- [What is expected] Look through the listing and locate every line containing the word "only"; copy those lines.
■ ■ ■ ■ ■ ■ ■
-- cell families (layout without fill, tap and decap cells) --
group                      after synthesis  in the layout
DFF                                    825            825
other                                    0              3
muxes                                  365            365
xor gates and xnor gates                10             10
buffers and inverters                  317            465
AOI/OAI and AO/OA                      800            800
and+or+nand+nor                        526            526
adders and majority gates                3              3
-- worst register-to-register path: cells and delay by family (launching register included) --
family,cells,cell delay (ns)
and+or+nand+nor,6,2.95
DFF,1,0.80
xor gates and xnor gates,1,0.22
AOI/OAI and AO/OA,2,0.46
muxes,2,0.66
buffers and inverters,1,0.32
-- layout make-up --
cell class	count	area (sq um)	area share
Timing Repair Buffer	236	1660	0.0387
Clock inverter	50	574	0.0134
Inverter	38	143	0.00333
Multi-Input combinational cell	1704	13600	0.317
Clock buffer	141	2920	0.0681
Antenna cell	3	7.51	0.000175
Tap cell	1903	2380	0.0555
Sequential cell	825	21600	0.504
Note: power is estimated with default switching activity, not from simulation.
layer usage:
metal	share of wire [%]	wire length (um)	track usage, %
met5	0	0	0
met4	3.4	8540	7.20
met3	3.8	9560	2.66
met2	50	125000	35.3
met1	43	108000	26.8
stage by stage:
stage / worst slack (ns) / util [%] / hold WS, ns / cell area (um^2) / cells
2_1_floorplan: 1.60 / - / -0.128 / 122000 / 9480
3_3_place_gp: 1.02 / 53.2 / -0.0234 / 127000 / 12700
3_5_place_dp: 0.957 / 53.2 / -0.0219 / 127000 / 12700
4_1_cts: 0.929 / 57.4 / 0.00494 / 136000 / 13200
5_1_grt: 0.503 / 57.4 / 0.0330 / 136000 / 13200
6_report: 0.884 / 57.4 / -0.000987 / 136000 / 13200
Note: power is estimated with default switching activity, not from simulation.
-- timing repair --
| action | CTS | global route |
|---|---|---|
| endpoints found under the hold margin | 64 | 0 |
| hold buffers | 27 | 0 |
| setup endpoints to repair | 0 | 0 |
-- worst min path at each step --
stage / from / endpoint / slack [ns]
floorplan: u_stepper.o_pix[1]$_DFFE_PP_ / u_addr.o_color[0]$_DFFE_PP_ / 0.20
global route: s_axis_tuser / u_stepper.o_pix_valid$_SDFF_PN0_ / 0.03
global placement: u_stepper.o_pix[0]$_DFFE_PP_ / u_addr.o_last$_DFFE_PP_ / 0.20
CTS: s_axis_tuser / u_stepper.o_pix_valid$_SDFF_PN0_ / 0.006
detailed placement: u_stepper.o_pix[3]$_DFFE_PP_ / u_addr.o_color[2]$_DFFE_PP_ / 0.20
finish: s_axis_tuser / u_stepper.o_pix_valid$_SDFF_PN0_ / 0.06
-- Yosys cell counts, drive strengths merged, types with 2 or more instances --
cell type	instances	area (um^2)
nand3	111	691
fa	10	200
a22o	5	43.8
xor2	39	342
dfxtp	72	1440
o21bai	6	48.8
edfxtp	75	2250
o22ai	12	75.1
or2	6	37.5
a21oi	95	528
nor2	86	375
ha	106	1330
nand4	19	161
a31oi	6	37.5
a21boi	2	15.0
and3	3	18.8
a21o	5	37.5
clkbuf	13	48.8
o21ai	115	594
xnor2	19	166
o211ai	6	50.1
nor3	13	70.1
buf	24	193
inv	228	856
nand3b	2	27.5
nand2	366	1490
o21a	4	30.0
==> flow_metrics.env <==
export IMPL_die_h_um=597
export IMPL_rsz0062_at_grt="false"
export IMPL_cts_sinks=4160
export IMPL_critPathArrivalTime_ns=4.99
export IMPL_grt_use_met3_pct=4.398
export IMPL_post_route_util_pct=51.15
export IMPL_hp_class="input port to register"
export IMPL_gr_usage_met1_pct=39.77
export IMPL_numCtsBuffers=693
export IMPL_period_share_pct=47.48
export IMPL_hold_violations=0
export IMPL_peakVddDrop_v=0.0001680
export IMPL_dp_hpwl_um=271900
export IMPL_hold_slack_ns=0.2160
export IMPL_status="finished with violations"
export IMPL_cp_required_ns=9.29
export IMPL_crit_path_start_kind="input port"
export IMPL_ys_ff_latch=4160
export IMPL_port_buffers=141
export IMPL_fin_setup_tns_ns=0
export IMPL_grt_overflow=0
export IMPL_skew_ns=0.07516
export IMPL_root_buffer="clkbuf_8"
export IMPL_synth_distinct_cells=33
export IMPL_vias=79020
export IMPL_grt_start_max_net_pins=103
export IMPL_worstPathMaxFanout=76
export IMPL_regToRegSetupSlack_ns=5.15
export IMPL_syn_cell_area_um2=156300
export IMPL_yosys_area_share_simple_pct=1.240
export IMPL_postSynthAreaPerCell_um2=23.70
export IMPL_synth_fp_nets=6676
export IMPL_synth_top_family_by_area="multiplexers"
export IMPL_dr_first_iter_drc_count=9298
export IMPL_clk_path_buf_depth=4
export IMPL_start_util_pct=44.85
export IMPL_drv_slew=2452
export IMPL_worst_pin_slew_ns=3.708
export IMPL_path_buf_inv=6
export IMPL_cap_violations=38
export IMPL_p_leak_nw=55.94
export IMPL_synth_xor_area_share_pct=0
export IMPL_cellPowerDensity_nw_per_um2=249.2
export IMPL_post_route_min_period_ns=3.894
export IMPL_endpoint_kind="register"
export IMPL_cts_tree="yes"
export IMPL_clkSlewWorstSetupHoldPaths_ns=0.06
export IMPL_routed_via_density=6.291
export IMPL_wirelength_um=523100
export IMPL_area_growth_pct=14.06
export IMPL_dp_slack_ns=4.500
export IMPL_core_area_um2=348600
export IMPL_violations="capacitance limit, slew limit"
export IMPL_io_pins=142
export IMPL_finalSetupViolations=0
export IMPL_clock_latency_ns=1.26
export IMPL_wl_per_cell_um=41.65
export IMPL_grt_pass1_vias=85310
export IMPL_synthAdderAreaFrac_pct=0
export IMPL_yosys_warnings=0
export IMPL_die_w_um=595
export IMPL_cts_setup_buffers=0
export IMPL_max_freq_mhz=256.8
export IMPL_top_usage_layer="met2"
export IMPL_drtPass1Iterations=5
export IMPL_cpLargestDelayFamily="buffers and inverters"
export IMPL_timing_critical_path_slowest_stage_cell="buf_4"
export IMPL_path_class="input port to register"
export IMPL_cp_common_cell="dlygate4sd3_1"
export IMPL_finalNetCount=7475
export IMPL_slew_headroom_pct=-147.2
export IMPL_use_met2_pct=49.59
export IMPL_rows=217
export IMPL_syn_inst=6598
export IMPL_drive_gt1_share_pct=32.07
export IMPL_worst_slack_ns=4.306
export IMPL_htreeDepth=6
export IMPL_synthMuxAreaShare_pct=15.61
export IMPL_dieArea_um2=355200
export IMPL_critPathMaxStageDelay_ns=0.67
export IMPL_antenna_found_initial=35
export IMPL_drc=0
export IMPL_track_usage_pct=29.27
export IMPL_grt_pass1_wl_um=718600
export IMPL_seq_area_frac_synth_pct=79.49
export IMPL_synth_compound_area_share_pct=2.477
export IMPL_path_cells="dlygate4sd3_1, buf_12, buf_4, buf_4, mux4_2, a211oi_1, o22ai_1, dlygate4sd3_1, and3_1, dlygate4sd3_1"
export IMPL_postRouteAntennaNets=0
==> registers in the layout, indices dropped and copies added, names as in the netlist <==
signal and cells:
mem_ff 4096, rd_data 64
## config.mk

```make
export PLATFORM = sky130hd
export DESIGN_NAME = obs_div
export DESIGN_NICKNAME = d
export VERILOG_FILES = /design/src/hdl/obs_pkg.sv /design/src/hdl/obs_div.sv
export SDC_FILE = /design/constraint.sdc
export NUM_CORES = 1
export LEC_CHECK = 0
export BUFFER_PORTS_ARGS = -buffer_cell sky130_fd_sc_hd__buf_4
export CAP_MARGIN = 30
export CORE_ASPECT_RATIO = 1.5
export CORE_MARGIN = 2
export CORE_UTILIZATION = 30
export DETAILED_ROUTE_END_ITERATION = 12
export PLACE_DENSITY_LB_ADDON = 0.1
export RECOVER_POWER = 100
export SLEW_MARGIN = 30
export SYNTH_ARGS = -nofsm -noshare
export SYNTH_HDL_FRONTEND = slang
export SYNTH_SLANG_ARGS = --single-unit
```

## constraint.sdc

```tcl
create_clock -name clock -period 7.3 [get_ports clock]
set_input_delay 1.095 -clock clock [delete_from_list [all_inputs] [get_ports clock]]
set_output_delay 1.095 -clock clock [all_outputs]
set_load 0.02 [all_outputs]
```

## src/hdl/obs_pkg.sv

```systemverilog
// ----------------------------------------------------------------------------
// Order book slippage engine package
// Shared widths, command and status codes, controller states and the
// request/response structs of the fill-price divider.
// ----------------------------------------------------------------------------
package obs_pkg;

   localparam int MAX_LEVELS_DEF = 64;
   localparam int PRICE_W        = 32;
   localparam int QTY_W          = 32;
   localparam int LVL_W          = PRICE_W + QTY_W;
   localparam int FRAC_W         = 16;
   localparam int SLIP_W         = 49;
   localparam int WIDE_W         = 33;
   localparam int ACC_W          = 64;
   localparam int DVD_W          = ACC_W + FRAC_W;
   localparam int CMD_W          = 2;
   localparam int STATUS_W       = 3;
   localparam int REQ_DATA_W     = 64;
   localparam int RSP_DATA_W     = 184;
   localparam int RSP_USED_W     = 2 * PRICE_W + 2 * WIDE_W + SLIP_W;

   typedef enum logic [CMD_W-1:0] {
      CMD_CLEAR   = 2'd0,
      CMD_ADD_BID = 2'd1,
      CMD_ADD_ASK = 2'd2,
      CMD_QUERY   = 2'd3
   } cmd_type;

   typedef enum logic [STATUS_W-1:0] {
      ST_OK       = 3'd0,
      ST_EMPTY    = 3'd1,
      ST_SHORT    = 3'd2,
      ST_ZERO_QTY = 3'd3,
      ST_FULL     = 3'd4
   } status_type;

   typedef enum logic [3:0] {
      S_IDLE,
      S_INS_RD,
      S_INS_EV,
      S_INS_WR,
      S_Q_RD,
      S_Q_EV,
      S_Q_END,
      S_Q_CHK,
      S_DIV,
      S_RESP
   } state_type;

   typedef struct packed {
      logic             start;
      logic [ACC_W-1:0] weighted;
      logic [QTY_W-1:0] divisor;
   } div_req_type;

   typedef struct packed {
      logic              done;
      logic [SLIP_W-1:0] quotient;
   } div_rsp_type;

endpackage

```

## src/hdl/obs_div.sv

```systemverilog
// ----------------------------------------------------------------------------
// Fill-price divider
// Restoring radix-2 divider: (weighted << 16) / quantity, one quotient bit
// per cycle.
// ----------------------------------------------------------------------------
module obs_div (
   input  logic                 clock,
   input  logic                 reset,
   input  obs_pkg::div_req_type div_req,
   output obs_pkg::div_rsp_type div_rsp
);
   import obs_pkg::*;

   localparam int CNT_W = $clog2(DVD_W + 1);

   logic [DVD_W-1:0] dq_ff;
   logic [QTY_W-1:0] rem_ff;
   logic [QTY_W-1:0] dvs_ff;
   logic [CNT_W-1:0] cnt_ff;
   logic             busy_ff;
   logic             done_ff;

   logic [QTY_W:0]   trial;
   logic             ge;
   logic [QTY_W:0]   diff;
   logic [QTY_W-1:0] rem_in;
   logic [DVD_W-1:0] dq_in;

   // partial remainder stays below the divisor, so the trial fits 33 bits
   always_comb begin
      trial  = {rem_ff, dq_ff[DVD_W-1]};
      ge     = trial >= {1'b0, dvs_ff};
      diff   = trial - {1'b0, dvs_ff};
      rem_in = ge ? diff[QTY_W-1:0] : trial[QTY_W-1:0];
      dq_in  = {dq_ff[DVD_W-2:0], ge};
   end

   always_ff @(posedge clock) begin
      if (reset) begin
         busy_ff <= 1'b0;
         done_ff <= 1'b0;
         cnt_ff  <= '0;
      end else begin
         done_ff <= !div_req.start && busy_ff && (cnt_ff == CNT_W'(1));
         if (div_req.start) begin
            dq_ff   <= {div_req.weighted, {FRAC_W{1'b0}}};
            rem_ff  <= '0;
            dvs_ff  <= div_req.divisor;
            cnt_ff  <= CNT_W'(DVD_W);
            busy_ff <= 1'b1;
         end else if (busy_ff) begin
            dq_ff  <= dq_in;
            rem_ff <= rem_in;
            cnt_ff <= cnt_ff - 1'b1;
            if (cnt_ff == CNT_W'(1)) begin
               busy_ff <= 1'b0;
            end
         end
      end
   end

   assign div_rsp.done     = done_ff;
   assign div_rsp.quotient = dq_ff[SLIP_W-1:0];

endmodule

```

==> flow_summary.ini, run 1 <==
[die]
dieHeight_um = 212
die_w_um = 142
core-area_um2 = 28500
rows = 76
io_pins = 149
die_area_um2 = 30100
initial_utilization_pct = 30.2

[yosys]
yosysUniqueCellTypes = 64
synth_warnings = 0
synthesis.nets = 835
syn_inst = 701
synth_ff_type = edfxtp_1
synth_common_cells = edfxtp_1 (144), mux2_2 (64), buf_4 (51)
synth.top_cell.area_share_pct = 50.2
syn-cell-area_um2 = 8620
synthTopCellsByArea = edfxtp_1 (50%), mux2_2 (8.4%), ha_1 (4.9%), buf_4 (4.4%), a21oi_1 (2.4%)
avgSynthCellArea_um2 = 12.3
yosysMostFrequentCell = edfxtp_1
synth_edf_count = 144
yosysTopAreaCell = edfxtp_1
ys_seq_area_share_pct = 52.2
synth-async-reset-ratio_pct = 0
ys_ff_latch = 153

[placement]
dp_hpwl_mm = 14.0
gp_congestion = 0.774
placed_area_um2 = 9690
dp_cells = 1123
portBuffers = 148

[timing]
grt_setup_unrepaired = false
hold_viol = 0
worst_pin_slew_ns = 2.51
whs_ns = 0.514
clock.fmax_ghz = 0.203
skew_ns = 0.00712
setup_viol = 0
period_minus_slack_ns = 4.93
finalSetupTns_ns = 0
slew_headroom_pct = -67.1
finalCritPeriodShare_pct = 67.5
maxSlewViolCount = 56

[layout]
drive_gt1_share_pct = 28.6
areaGrowthSynthToFinish_pct = 14.3
antenna_cells = 0
stdcell_area_um2 = 9850
stdcell_count = 1155
fillCellCount = 2903
multi_input_area_um2 = 3220
fin_nets = 925
seq_area_um2 = 4500
final_util_pct = 34.5

[global_routing]
antenna_found_initial = 0
grt_pass1_wl_mm = 32.5
grt_pass1_vias = 6220
grt-ovfl-total = 0
grt_max_degree = 83
grt_util_all_layers_pct = 14.1

[clocking]
clkTransAtPathRegs_ns = 0.06
ctsHoldBuffers = 0
clkLatencyLatePin_ns = 0.44
cts_max_level = 4
clock-sinks = 153
postCtsSetupBuffers = 0
cts_resized = 0
cts_max_path_buffers = 2
cts_tree = yes
cts_root_buf = clkbuf_16
cts_buffers = 17

[worst_setup_path]
slowest_stage = clkbuf_1
cp-end-kind = flop
path_buf_inv = 3
cp-start-kind = input port
crit_path_cell_trace = clkbuf_1 -> inv_1 -> a21oi_4 -> clkbuf_1
crit_family = buffers and inverters
critPathMostFrequentCell = clkbuf_1
slowest_delay_ns = 1.75
cp.required_ns = 7.35
crit_fanout = 41
crit_arrival_ns = 4.98
critPathKind = input port to flop

[route]
dr_total_vias = 5604
drc = 0
ant_nets = 0
routed_wl_mm = 20.4
drt_first_pass_iters = 4
wl_per_cell_um = 17.6
post_drt_via_cell_ratio = 4.85
drt_iter0_markers = 246

[power]
p_leak_nw = 3.66
powerDensity_nw_per_um2 = 244
peakVddDrop_v = 0.000158

[status]
violations = capacitance limit, slew limit
status = complete, but fails checks

[min_path]
worstHoldPathType = flop to flop

[run]
cap_violations = 2
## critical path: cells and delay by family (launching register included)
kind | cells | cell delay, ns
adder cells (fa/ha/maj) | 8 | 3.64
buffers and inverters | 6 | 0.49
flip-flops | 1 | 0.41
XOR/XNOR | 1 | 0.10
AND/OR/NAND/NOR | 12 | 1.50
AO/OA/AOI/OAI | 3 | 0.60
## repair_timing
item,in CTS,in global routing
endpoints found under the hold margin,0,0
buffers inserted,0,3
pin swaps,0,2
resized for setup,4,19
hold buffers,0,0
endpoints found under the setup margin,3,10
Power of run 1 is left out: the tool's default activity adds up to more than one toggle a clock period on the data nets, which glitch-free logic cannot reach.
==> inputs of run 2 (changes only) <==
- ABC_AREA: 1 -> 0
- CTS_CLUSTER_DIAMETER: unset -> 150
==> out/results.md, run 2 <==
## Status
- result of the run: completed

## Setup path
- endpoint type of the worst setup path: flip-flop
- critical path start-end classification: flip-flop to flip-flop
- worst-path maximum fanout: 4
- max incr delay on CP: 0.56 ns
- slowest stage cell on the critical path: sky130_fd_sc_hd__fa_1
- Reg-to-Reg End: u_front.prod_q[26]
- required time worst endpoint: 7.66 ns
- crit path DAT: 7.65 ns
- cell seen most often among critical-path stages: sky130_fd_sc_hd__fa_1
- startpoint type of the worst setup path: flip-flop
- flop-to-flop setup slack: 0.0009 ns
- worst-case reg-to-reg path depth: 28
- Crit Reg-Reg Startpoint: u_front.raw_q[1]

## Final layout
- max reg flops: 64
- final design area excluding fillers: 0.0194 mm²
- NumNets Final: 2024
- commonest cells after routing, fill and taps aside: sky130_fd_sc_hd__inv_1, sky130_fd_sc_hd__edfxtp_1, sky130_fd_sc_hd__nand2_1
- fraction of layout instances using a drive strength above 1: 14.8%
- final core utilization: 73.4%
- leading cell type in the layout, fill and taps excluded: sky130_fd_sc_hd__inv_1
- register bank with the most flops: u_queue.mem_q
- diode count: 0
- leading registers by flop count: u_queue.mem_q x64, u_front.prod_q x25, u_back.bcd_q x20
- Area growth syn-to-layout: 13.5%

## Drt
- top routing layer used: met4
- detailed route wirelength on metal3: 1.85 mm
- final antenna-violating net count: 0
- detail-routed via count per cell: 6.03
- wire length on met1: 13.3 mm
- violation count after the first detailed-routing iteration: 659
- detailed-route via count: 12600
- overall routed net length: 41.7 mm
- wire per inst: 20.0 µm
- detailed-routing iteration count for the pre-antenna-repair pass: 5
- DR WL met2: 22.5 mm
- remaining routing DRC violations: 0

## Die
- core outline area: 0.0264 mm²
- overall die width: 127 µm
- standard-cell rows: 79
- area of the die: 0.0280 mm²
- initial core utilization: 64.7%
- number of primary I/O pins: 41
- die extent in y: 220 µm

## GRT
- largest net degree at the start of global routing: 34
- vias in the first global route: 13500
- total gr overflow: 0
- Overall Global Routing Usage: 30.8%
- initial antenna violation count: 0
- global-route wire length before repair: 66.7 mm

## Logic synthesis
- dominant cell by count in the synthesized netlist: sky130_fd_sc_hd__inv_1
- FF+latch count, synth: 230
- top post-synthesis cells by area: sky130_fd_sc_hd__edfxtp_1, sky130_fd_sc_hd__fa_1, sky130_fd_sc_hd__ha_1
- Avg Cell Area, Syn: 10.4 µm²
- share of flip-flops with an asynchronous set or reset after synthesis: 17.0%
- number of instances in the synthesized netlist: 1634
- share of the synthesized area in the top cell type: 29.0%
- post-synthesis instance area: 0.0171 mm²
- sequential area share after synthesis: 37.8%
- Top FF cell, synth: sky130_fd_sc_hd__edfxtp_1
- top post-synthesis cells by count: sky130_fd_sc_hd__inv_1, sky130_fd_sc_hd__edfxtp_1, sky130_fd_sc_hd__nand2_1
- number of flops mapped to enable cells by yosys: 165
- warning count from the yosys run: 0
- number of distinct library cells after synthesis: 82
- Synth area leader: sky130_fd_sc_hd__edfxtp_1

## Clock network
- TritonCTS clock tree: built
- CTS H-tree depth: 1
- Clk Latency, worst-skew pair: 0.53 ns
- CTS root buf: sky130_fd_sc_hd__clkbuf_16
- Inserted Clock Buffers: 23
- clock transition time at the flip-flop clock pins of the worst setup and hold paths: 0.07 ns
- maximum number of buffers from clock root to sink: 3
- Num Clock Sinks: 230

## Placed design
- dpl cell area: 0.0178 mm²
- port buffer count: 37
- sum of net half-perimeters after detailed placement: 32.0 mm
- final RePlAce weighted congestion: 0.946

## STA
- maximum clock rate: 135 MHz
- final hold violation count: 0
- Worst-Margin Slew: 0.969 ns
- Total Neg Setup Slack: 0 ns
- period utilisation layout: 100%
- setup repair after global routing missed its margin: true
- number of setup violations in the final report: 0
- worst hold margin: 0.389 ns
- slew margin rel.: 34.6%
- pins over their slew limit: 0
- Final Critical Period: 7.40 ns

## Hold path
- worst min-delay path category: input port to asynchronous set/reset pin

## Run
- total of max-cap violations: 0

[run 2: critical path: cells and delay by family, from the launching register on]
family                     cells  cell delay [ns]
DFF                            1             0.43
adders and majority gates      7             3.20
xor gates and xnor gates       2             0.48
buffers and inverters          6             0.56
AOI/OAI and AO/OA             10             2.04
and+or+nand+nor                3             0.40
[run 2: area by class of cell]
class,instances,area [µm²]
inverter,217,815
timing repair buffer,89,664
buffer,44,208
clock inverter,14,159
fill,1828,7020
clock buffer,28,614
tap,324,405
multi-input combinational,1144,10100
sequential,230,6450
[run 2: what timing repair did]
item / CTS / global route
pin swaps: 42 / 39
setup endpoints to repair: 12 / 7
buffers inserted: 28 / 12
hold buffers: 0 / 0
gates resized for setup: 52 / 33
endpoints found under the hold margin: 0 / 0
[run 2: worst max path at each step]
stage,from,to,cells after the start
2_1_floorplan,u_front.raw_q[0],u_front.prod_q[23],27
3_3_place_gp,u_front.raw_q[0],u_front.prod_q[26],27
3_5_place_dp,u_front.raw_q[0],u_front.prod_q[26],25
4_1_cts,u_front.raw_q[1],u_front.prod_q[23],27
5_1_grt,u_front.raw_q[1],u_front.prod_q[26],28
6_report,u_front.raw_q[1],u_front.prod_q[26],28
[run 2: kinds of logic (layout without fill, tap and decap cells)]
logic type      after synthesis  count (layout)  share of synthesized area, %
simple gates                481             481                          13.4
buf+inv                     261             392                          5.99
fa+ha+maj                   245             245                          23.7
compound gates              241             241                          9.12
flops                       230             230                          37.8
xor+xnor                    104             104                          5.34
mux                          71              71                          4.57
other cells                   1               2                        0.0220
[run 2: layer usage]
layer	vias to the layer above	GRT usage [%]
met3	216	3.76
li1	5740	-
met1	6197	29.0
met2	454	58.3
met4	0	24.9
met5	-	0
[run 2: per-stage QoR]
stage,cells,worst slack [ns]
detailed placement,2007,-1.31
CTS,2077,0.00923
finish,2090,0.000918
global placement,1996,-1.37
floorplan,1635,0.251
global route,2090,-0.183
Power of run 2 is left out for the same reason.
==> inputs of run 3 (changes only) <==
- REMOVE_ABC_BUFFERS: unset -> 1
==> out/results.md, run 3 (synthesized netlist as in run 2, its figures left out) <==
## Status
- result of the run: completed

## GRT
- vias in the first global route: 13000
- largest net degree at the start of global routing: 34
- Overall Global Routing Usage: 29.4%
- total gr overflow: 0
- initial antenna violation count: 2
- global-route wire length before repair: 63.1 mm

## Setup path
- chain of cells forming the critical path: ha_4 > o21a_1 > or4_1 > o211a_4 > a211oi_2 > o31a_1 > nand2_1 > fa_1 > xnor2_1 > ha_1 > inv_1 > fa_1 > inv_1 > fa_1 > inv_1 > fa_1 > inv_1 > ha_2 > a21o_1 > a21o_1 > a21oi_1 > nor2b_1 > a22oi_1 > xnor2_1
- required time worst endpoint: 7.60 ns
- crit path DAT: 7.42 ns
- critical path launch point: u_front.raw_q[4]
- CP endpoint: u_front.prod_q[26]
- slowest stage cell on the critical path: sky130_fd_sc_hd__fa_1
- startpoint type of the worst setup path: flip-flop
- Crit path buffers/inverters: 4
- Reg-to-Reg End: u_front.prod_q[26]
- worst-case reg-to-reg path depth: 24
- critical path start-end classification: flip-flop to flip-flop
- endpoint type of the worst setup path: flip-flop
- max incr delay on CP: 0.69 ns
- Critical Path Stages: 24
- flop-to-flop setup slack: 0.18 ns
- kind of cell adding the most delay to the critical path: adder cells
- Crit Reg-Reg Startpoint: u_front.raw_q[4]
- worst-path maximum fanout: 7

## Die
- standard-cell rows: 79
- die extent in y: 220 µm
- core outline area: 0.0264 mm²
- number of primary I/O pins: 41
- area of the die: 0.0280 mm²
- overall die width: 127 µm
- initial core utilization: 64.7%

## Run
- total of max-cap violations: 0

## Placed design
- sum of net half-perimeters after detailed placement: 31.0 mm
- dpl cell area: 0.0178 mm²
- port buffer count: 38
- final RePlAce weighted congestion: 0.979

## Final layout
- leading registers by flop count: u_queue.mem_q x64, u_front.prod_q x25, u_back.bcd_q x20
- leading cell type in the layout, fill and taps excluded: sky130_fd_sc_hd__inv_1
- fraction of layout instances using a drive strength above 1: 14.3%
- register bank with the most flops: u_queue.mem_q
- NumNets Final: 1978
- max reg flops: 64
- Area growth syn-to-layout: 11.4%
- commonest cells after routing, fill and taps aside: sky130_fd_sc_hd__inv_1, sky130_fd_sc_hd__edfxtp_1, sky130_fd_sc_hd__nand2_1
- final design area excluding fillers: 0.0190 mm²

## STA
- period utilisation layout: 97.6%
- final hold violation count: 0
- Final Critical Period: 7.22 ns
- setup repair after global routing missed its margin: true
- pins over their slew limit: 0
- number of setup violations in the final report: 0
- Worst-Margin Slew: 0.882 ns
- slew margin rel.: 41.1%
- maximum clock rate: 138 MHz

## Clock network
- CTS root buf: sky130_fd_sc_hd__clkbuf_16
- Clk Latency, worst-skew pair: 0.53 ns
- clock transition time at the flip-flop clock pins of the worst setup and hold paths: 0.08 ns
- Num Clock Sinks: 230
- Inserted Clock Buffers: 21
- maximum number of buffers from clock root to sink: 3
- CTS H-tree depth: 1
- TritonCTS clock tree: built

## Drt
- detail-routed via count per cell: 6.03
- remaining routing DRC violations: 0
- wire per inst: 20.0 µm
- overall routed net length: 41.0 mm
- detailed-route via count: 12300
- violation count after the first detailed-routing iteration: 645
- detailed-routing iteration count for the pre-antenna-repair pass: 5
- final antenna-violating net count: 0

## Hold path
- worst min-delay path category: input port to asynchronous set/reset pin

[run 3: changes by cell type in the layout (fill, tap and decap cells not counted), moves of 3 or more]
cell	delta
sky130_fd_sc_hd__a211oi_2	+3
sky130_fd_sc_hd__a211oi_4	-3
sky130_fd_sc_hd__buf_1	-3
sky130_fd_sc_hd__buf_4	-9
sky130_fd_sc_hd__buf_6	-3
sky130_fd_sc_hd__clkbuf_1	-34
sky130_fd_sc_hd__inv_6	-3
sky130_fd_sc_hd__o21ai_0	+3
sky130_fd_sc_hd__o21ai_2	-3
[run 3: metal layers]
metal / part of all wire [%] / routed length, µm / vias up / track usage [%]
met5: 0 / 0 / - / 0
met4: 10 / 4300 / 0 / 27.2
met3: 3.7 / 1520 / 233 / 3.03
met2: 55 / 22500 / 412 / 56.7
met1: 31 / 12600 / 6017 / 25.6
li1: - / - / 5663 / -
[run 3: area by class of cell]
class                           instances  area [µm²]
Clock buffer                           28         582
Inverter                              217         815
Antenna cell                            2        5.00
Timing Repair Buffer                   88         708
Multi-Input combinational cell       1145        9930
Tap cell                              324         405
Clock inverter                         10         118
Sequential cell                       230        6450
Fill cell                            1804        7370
■ ■ ■ ■ ■ ■ ■
- [Answer box]
==> inputs of run 2 (changes only) <==
==> inputs of run 3 (changes only) <==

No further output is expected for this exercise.